> EXERCISE
In the listing below, locate the line that contains "for (int i = 0; i < 21; i++) begin" and the line that contains "logic [13:0] x_q;". Restate word for word those two lines and every line between them, and nothing else.

> EXTRACTED ENTRIES
>>>

This is an optimization exercise on Yosys and OpenROAD, whose aim is small area, not a production implementation.
Function was checked by simulation only, so behaviour that the tests miss may differ from the original.
Power figures rest on the tool's default switching activity, not on a simulated workload.

## run A
// mips_cpu_bus
module mips_cpu_bus (
    input  logic        clk,
    input  logic        reset,
    output logic        active,
    output logic [31:0] register_v0,
    output logic [31:0] address,
    output logic        read,
    output logic        write,
    output logic [31:0] writedata,
    output logic [3:0]  byteenable,
    input  logic        waitrequest,
    input  logic [31:0] readdata
);
For scale: about 1800 cells after synthesis, ~140 I/O pins, about 29000 µm² of cells after synthesis.
export LEC_CHECK = 0
export CAP_MARGIN = 20
export CORE_MARGIN = 2
export CORE_UTILIZATION = 40
export SLEW_MARGIN = 20
create_clock -name core_clock -period 10.5 [get_ports {clk}]
run.sh (not shown) runs the stock make flow with config.mk's settings and CLKGATE_MAP_FILE= SYNTH_SCRIPT=/design/flow/synth_recipe.tcl, a recipe that flattens the netlist after the stock synthesis.
Run A: no failed stages, no open violations at the end
diff inputs: run A => run B
Settings: putting CTS_BUF_LIST at sky130_fd_sc_hd__clkbuf_4 where nothing was set; putting ABC_AREA at 1 where nothing was set.
==> run notes <==
- Multi-input gate share of the layout cell area came out lower on run B than on run A.
- Run comparison: run A last element of the critical path byteenable[1]; run B last element of the critical path byteenable[2]
- Run B vs run A: power share of the clock group down in run B
- In run B relative to run A, average detailed-routed wire length per instance had gone down by more than 10%.
- In the reports for run B and run A, the larger global routing usage summed across all routing layers belongs to run B.
- Sequential share of layout area ends up higher on run A.

* * *

mips_cpu_bus, a different RTL version from the one above (not shown whole).
Size: about 1800 cells after synthesis, about 0.028 mm^2 of cells after synthesis.
Design mips_cpu_bus, start of the top module:
module mips_cpu_bus (
    input  logic        clk,
    input  logic        reset,
    output logic        active,
    output logic [31:0] register_v0,
    output logic [31:0] address,
    output logic        read,
    output logic        write,
    output logic [31:0] writedata,
    output logic [3:0]  byteenable,
    input  logic        waitrequest,
    input  logic [31:0] readdata
);
export LEC_CHECK = 0
export CAP_MARGIN = 20
export CORE_MARGIN = 2
export CORE_UTILIZATION = 40
export CTS_BUF_LIST = sky130_fd_sc_hd__clkbuf_8
export CTS_CLUSTER_DIAMETER = 60
export CTS_CLUSTER_SIZE = 20
export SLEW_MARGIN = 20
export BUFFER_PORTS_ARGS = -buffer_cell sky130_fd_sc_hd__buf_1
export CTS_ARGS = -sink_clustering_enable -repair_clock_nets -buf_list sky130_fd_sc_hd__clkbuf_8 -sink_clustering_size 22 -sink_clustering_max_diameter 50 -dont_use_dummy_load
create_clock -name core_clock -period 10.5 [get_ports {clk}]
standard.sh (not shown) runs the stock make flow with config.mk's settings and CLKGATE_MAP_FILE= SYNTH_SCRIPT=/design/flow/synth_recipe.tcl, a recipe that flattens the netlist after the stock synthesis.
==> flow/flow/run.sh <==
#!/bin/bash
set -e
cat >> config.mk <<'EOT'
export BUFFER_PORTS_ARGS = -buffer_cell sky130_fd_sc_hd__buf_1
export CTS_ARGS = -sink_clustering_enable -repair_clock_nets -buf_list sky130_fd_sc_hd__clkbuf_8 -sink_clustering_size 22 -sink_clustering_max_diameter 50 -dont_use_dummy_load
EOT
bash standard.sh > standard.log 2>&1
The starting point finished clean.
Background: an optimization exercise with open tools, aiming at small area and a short achievable clock period. Do not read the settings as production practice. Function was checked by simulation only, so behaviour that the tests miss may differ from the original. Power figures rest on the tool's default switching activity, not on a simulated workload.

<file path="design/flow/constraint.sdc">
create_clock -name core_clock -period 12.0 [get_ports {sys_clk}]
set_input_delay 2.4000 -clock core_clock [delete_from_list [all_inputs] [get_ports {sys_clk}]]
set_output_delay 2.4000 -clock core_clock [all_outputs]
set_load 0.01 [all_outputs]
</file>
<file path="design/flow/standard.sh">
#!/bin/bash
# synth_recipe.tcl (not shown) runs the flow's synth.tcl, then flattens the netlist and writes it again
# the make line also repeats each setting of config.mk as NAME=value (left out here)
make -C /OpenROAD-flow-scripts/flow DESIGN_CONFIG=/design/flow/config.mk WORK_HOME=/design/flow/orfs CLKGATE_MAP_FILE= SYNTH_SCRIPT=/design/flow/synth_recipe.tcl "${@:-finish}"
</file>
<file path="design/flow/flow/cts.txt">
-sink_clustering_size 35 -sink_clustering_max_diameter 60
</file>
<file path="design/flow/flow/run.sh">
#!/bin/bash
# Own layout flow: the standard layout (standard.sh, unchanged synthesis),
# with repair_timing asked for a larger setup margin so that it optimises the
# paths below the 12 ns constraint as well, and a flatter clock tree without
# dummy loads. flow/extra.txt holds further make variables, one per line.
# Full output of the ORFS run goes to standard.log here; ORFS also keeps each
# step's log under orfs/logs/.
set -euo pipefail
MARGIN=$(cat flow/margin.txt)
CTS="-sink_clustering_enable -repair_clock_nets -dont_use_dummy_load $(cat flow/cts.txt)"
EXTRA=()
if [[ -f flow/extra.txt ]]; then
	while IFS= read -r line; do
		[[ -n "$line" ]] && EXTRA+=("$line")
	done < flow/extra.txt
fi
bash standard.sh SETUP_SLACK_MARGIN="$MARGIN" "CTS_ARGS=$CTS" "${EXTRA[@]}" finish > standard.log 2>&1
</file>
<file path="design/flow/flow/margin.txt">
8.5
</file>
<file path="design/flow/config.mk">
export PLATFORM = sky130hd
export DESIGN_NAME = frame_gen_top
export DESIGN_NICKNAME = frame_gen_top
export VERILOG_FILES = /design/flow/design.v
export SDC_FILE = /design/flow/constraint.sdc
export NUM_CORES = 4
export LEC_CHECK = 0
export CAP_MARGIN = 20
export CORE_MARGIN = 2
export CORE_UTILIZATION = 60
export SLEW_MARGIN = 20
export SYNTH_HIERARCHICAL = 1
</file>
This is an optimization exercise on Yosys and OpenROAD, whose aim is small area, a short achievable clock period and few clock cycles per item, not a production implementation. Only simulation tests tie the RTL to the original design; equivalence was not proved. Power figures rest on the tool's default switching activity, not on a simulated workload.

Setup of JK:
## multiturn_polar_angle_tracker
module multiturn_polar_angle_tracker #(
  parameter int SAMPLES_PER_AVERAGE = 5,
  parameter int SAMPLE_BITS         = 12
) (
  input  logic                                  clk,
  input  logic                                  rst,
  input  logic                                  psel,
  input  logic                                  penable,
  input  logic                                  pwrite,
  input  logic [mpat_pkg::APB_ADDR_W-1:0]       paddr,
  input  logic [mpat_pkg::APB_DATA_W-1:0]       pwdata,
  output logic [mpat_pkg::APB_DATA_W-1:0]       prdata,
  output logic                                  pready,
  input  logic [SAMPLE_BITS-1:0]                sample,
  input  logic                                  sample_valid,
  output logic                                  sample_stall,
  output logic signed [mpat_pkg::ANGLE_W-1:0]   angle_q8,
  output logic [mpat_pkg::STAGE_W-1:0]          stage,
  output logic [mpat_pkg::OUT_W-1:0]            average,
  output logic [mpat_pkg::OUT_W-1:0]            max_seen,
  output logic [mpat_pkg::OUT_W-1:0]            min_seen,
  output logic                                  result_valid,
  input  logic                                  result_stall
);
  logic [11:0] r_zero;
  logic [15:0] r_gain;
  logic [8:0]  r_deg;
  logic [8:0]  r_off;
  logic [11:0] r_thr;
  logic [3:0]  r_max;
  logic [2:0]  idx;
  logic        wr;
  assign idx    = paddr[4:2];
  assign wr     = psel && penable && pwrite;
  assign pready = 1'b1;
  always_ff @(posedge clk) begin
    if (rst) begin
      r_zero <= mpat_pkg::RST_ZERO_CODE;
      r_gain <= mpat_pkg::RST_GAIN_Q16;
      r_deg  <= mpat_pkg::RST_STAGE_DEGREES;
      r_off  <= mpat_pkg::RST_ANGLE_OFFSET;
  ...
For scale: roughly 150 I/O pins, about 0.014 sq mm of cells after synthesis.
Settings: LEC_CHECK=0, CAP_MARGIN=20, CORE_MARGIN=2, CORE_UTILIZATION=40, CTS_CLUSTER_DIAMETER=120, CTS_CLUSTER_SIZE=24, SETUP_SLACK_MARGIN=3.0, SLEW_MARGIN=20; clock period 7.0 ns.
standard.sh (not shown) runs the stock make flow with config.mk's settings and CLKGATE_MAP_FILE= SYNTH_SCRIPT=/design/flow/synth_recipe.tcl, a recipe that flattens the netlist after the stock synthesis.
==> flow/flow/run.sh <==
#!/bin/bash
# Layout flow: the standard ORFS flow (standard.sh's make call) with these
# changes: synthesis maps with an area-oriented ABC script (flow/area.abc)
# instead of ORFS's speed script; ports are buffered with buf_N cells given
# below; and the cells listed in EXTRA_DONT_USE are kept out of the netlist
# (added to the platform's don't-use list). Register mapping, flattening,
# renaming, floorplan, power grid, placement, CTS and routing are unchanged.
set -euo pipefail
here=$(pwd)
EXTRA_DONT_USE="sky130_fd_sc_hd__a222oi_1"
PORT_BUFFER="sky130_fd_sc_hd__buf_1"
# synthesis body: ORFS synth.tcl with the abc script argument replaced
sed 's#^source \$::env(SCRIPTS_DIR)/synth_preamble.tcl#source $::env(SCRIPTS_DIR)/synth_preamble.tcl\nset abc_args [lreplace $abc_args 1 1 $::env(MY_ABC_SCRIPT)]#' \
  "$FLOW_HOME/scripts/synth.tcl" > "$here/my_synth_body.tcl"
grep -q 'MY_ABC_SCRIPT' "$here/my_synth_body.tcl"
# The standard flow's synthesis wrapper, sourcing that body instead of ORFS's synth.tcl
sed "s#source \$::env(SCRIPTS_DIR)/synth.tcl#source $here/my_synth_body.tcl#" \
  "$here/synth_recipe.tcl" > "$here/my_synth.tcl"
grep -q 'my_synth_body.tcl' "$here/my_synth.tcl"
# the platform's don't-use list plus the extra cells
du=$(DONT_USE_CELLS="$EXTRA_DONT_USE" make -s -C "$FLOW_HOME" DESIGN_CONFIG="$here/config.mk" \
  WORK_HOME="$here/orfs" print-DONT_USE_CELLS 2> "$here/dont_use.log" | sed -n 's/^DONT_USE_CELLS: //p')
echo "$du" >> "$here/dont_use.log"
for c in $EXTRA_DONT_USE; do grep -q "$c" <<< "$du"; done
grep -q 'probe_p_8' <<< "$du"
# standard.sh with the synthesis script swapped and the don't-use list given
sed "s#SYNTH_SCRIPT=[^ ]*#SYNTH_SCRIPT=$here/my_synth.tcl DONT_USE_CELLS=\"$du\"#" \
  "$here/standard.sh" > "$here/my_standard.sh"
grep -q 'my_synth.tcl' "$here/my_standard.sh"
export BUFFER_PORTS_ARGS="-buffer_cell $PORT_BUFFER"
export MY_ABC_SCRIPT="$here/flow/area.abc"
bash "$here/my_standard.sh" > "$here/flow.log" 2>&1
==> flow/flow/area.abc <==
&get -n
&st
&dch
&nf
&put
Testbench counts of JK, summed over its fixed seeds: cycles 16,064, items 3,200.
Input changes introduced in MS (baseline for comparison: JK):
--- a/flow/design.v
+++ b/flow/design.v
@@ -232,16 +232,15 @@
   logic [13:0]        d_q;
   logic [7:0]         l_q;
   logic [1:0]         m_cnt;
   logic               m_busy;
   logic               m_idle;
   logic [12:0]        dval;
-  logic [20:0]        tsum;
   logic [6:0]         dneg;
   logic [16:0]        a_init;
-  assign dval = tsum[12:0];
+  assign dval = {1'b0, mean} - {1'b0, r_zero};
   always_comb begin
     logic [15:0] dx;
     dx = {dval[12], dval[12], dval, 1'b0};
     for (int j = 0; j < 7; j++) begin
       dneg[j] = dx[2*j+2] & ~(dx[2*j+1] & dx[2*j]);
     end
@@ -271,17 +270,16 @@
   logic m_go;
   assign m_go = (m_cnt != 2'd3) || (out_busy && !trk_d);
   logic [20:0] row0;
   logic [20:0] row1;
   logic [20:0] cs_s;
   logic [20:0] cs_c;
+  logic [20:0] tsum;
   logic [13:0] d_next;
   logic [5:0]  enc_q;
   logic        last_q;
-  logic        busy_next;
-  assign busy_next = do_load || (m_busy && !(m_go && m_cnt == 2'd3));
   always_comb begin
     if (do_load) begin
       d_next = {dval, 1'b0};
     end else if (m_busy && m_go) begin
       d_next = {{4{d_q[13]}}, d_q[13:4]};
     end else begin
@@ -291,14 +289,14 @@
   function automatic logic [2:0] booth_enc(input logic [2:0] b);
     booth_enc = {b[1] ^ b[0],
                  (b[2] & ~b[1] & ~b[0]) | (~b[2] & b[1] & b[0]),
                  b[2] & ~(b[1] & b[0])};
   endfunction
   always_ff @(posedge clk) begin
-    enc_q  <= busy_next ? {booth_enc(d_next[4:2]), booth_enc(d_next[2:0])} : 6'd0;
-    last_q <= busy_next && (do_load ? 1'b0 : ((m_busy && m_go) ? (m_cnt == 2'd2) : (m_cnt == 2'd3)));
+    enc_q  <= {booth_enc(d_next[4:2]), booth_enc(d_next[2:0])};
+    last_q <= do_load ? 1'b0 : ((m_busy && m_go) ? (m_cnt == 2'd2) : (m_cnt == 2'd3));
   end
   always_comb begin
     logic [17:0] g1;
     logic [17:0] g2;
     logic [20:0] xs;
     logic [20:0] a;
@@ -310,19 +308,17 @@
     end
     row0[20:18] = {3{enc_q[0]}};
     row1[1:0]   = 2'b00;
     row1[20]    = enc_q[3];
     xs   = {{3{x_q[13]}}, x_q, 4'b0};
     row1 = row1 | (last_q ? xs : 21'd0);
-    row0 = row0 | (m_busy ? 21'd0 : {9'b0, mean});
-    row1 = row1 | (m_busy ? 21'd0 : ~{9'b0, r_zero});
-    a = m_busy ? 21'(a_q) : 21'd0;
+    a = 21'(a_q);
     for (int i = 0; i < 21; i++) begin
       cs_s[i] = a[i] ^ row0[i] ^ row1[i];
     end
-    cs_c[0] = !m_busy;
+    cs_c[0] = 1'b0;
     for (int i = 1; i < 21; i++) begin
       cs_c[i] = (a[i-1] & row0[i-1]) | (a[i-1] & row1[i-1]) | (row0[i-1] & row1[i-1]);
     end
   end
   assign tsum = cs_s + cs_c;
   logic [13:0] x_q;
## What came out
Any difference in post-layout utilization of the core between JK and MS is small enough to ignore.
Going from JK to MS, count of H-tree levels built during CTS now sits at about the same level; met1 routing resource usage after global routing now sits lower; normalized max-slew margin now sits higher; worst setup slack now sits higher.
Between JK and MS, the flow reports die area increasing slightly.
The synthesized area of MS is higher than that of JK.
Proportion of final cell area spent on non-clock buffers essentially unchanged between MS and JK.
Going from JK to MS, the all-layer global routing usage was found to have gone down by 0.46 points.
Measured against each other, MS and JK differ in worst-case vdd ir drop, the lower figure coming from JK.
Testbench counts of MS, summed over its fixed seeds: cycles 16,064, items 3,200.

==> port drivers added, routing unchanged <==
How much do the figures lean on ideal ports? The routed layouts below were timed once more, with nothing changed but the port constraints.
Step 1, drivers: a clkbuf_16 drives clk and a buf_2 each remaining input, both assumed.
Step 2 also shifts input and output timing later by t, the mid clock arrival at the registers, as if the neighbouring blocks saw the same clock.
a / b / c = ideal ports / drivers / drivers and shift; a / b = the first two.
| run | t (ns) | slack for setup (ns) | worst hold slack (ns) | worst register clock-pin slew, ns |
|---|---|---|---|---|
| JK | 0.532 | 3.077 / 3.049 / 2.872 | 0.451 / 0.451 / 0.451 | 0.11 / 0.11 |
| MS | 0.527 | 3.087 / 3.064 / 3.064 | 0.453 / 0.453 / 0.453 | 0.11 / 0.11 |
After both steps setup and hold are still met in every run listed. The setup slack of JK, which loses most, moves by -0.028 ns with the drivers and by -0.205 ns with both steps.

<<<

> ANSWER FOR THIS EXERCISE
     for (int i = 0; i < 21; i++) begin
       cs_s[i] = a[i] ^ row0[i] ^ row1[i];
     end
-    cs_c[0] = !m_busy;
+    cs_c[0] = 1'b0;
     for (int i = 1; i < 21; i++) begin
       cs_c[i] = (a[i-1] & row0[i-1]) | (a[i-1] & row1[i-1]) | (row0[i-1] & row1[i-1]);
     end
   end
   assign tsum = cs_s + cs_c;
   logic [13:0] x_q;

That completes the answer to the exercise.